Gli italiani si fanno sempre più aiutare dagli antidepressivi e continua ad aumentare il rischio suicidi. I dati emergono dal Rapporto Osservasalute 2012, presentato questa mattina all'Università Cattolica di Roma, secondo il quale il consumo di farmaci contro la depressione è quadruplicato in dieci anni, passando da 8,18 (dosi giornaliere ogni mille abitanti) del 2000 a 36,1 del 2011, complice anche la "facilità di utilizzo" di questo tipo di medicinali, spesso prescritti anche "in caso di depressione lieve".

Altro dato 'osservato speciale' è il tasso dei suicidi, in continuo aumento negli ultimi anni, che nel biennio 2008-2009 si è attestato a 7,23 per 100.000 residenti dai 15 anni in su (nel 2009 se ne sono registrati 3870 contro i 3.607 del 2006). Un dato che "può essere un segno, oltre che di patologia psichiatrica, del crescente disagio sociale", si legge nel Rapporto, e che "va monitorato con attenzione anche al fine di prevedere un rafforzamento delle attività preventive e della presa in carico sanitaria e sociale di soggetti a rischio".

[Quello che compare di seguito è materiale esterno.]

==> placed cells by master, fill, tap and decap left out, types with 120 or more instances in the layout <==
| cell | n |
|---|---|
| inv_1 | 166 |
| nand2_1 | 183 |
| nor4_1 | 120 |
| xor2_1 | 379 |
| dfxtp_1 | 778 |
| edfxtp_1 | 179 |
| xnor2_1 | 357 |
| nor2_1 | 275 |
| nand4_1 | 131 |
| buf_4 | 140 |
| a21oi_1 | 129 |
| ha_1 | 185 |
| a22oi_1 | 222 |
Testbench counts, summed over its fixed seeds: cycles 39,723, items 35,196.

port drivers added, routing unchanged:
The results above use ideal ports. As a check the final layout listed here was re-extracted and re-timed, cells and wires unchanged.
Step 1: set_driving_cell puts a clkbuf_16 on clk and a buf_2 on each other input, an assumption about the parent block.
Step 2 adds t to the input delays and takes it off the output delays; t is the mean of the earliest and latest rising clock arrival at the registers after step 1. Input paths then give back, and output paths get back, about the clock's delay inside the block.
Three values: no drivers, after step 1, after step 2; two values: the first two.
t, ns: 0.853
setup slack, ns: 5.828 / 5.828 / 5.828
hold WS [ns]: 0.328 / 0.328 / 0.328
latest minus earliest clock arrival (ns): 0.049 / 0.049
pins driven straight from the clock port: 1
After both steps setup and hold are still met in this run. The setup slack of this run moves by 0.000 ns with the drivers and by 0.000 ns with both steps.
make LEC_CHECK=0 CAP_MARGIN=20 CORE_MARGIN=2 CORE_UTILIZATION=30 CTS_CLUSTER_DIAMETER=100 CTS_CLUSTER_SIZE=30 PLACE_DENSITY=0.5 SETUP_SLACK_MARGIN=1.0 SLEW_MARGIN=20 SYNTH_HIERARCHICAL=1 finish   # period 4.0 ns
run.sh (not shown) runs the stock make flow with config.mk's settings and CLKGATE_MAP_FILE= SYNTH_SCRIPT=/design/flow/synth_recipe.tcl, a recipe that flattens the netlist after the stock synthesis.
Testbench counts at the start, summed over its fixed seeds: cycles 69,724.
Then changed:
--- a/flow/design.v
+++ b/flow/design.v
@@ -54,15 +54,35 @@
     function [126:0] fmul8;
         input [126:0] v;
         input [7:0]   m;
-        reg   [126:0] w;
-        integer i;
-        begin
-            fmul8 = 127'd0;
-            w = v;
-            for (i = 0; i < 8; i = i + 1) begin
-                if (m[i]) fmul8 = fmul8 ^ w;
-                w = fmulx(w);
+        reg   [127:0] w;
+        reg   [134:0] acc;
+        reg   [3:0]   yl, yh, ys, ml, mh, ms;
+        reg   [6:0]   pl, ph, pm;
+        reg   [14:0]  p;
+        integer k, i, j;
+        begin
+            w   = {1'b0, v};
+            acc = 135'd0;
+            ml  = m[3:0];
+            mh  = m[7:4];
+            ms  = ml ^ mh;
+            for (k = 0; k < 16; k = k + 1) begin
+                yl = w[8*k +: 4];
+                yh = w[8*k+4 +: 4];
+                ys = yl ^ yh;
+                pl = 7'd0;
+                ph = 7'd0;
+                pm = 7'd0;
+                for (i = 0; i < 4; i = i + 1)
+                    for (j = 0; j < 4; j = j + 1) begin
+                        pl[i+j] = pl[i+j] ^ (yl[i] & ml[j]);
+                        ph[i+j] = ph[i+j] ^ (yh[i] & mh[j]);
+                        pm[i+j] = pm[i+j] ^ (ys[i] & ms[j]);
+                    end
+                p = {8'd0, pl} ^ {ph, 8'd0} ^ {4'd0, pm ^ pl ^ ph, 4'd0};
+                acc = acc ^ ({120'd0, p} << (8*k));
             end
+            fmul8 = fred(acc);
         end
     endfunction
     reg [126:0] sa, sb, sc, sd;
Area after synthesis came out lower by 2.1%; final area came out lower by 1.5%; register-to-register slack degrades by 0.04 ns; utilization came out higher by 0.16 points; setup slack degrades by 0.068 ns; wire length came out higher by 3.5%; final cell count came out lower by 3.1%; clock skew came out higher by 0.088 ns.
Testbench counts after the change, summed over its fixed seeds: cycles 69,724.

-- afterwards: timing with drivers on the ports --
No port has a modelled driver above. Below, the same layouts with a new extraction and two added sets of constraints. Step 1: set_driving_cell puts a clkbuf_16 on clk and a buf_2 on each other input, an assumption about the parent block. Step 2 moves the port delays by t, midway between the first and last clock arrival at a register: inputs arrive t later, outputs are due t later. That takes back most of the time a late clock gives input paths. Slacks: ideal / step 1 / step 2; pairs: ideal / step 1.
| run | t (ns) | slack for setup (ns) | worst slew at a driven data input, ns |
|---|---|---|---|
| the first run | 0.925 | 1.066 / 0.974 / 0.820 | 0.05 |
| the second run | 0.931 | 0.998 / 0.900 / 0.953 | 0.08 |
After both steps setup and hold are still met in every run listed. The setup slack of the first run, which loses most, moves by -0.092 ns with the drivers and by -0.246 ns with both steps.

L'incremento registrato osservato negli anni più recenti, osserva il Rapporto, si deve pressoché esclusivamente a un aumento dei suicidi tra gli uomini (in particolare tra i 25 e i 69 anni) per i quali il tasso è passato da 11,70 (per 100.000) nel 2006 e nel 2007 a 11,90 (per 100.000) nel 2008 e 12,20 (per 100.000) nel 2009. A togliersi la vita è un uomo nel 77% dei casi (il tasso di mortalità è pari a 12,05 per 100.000 per gli uomini e a 3,12 per le donne).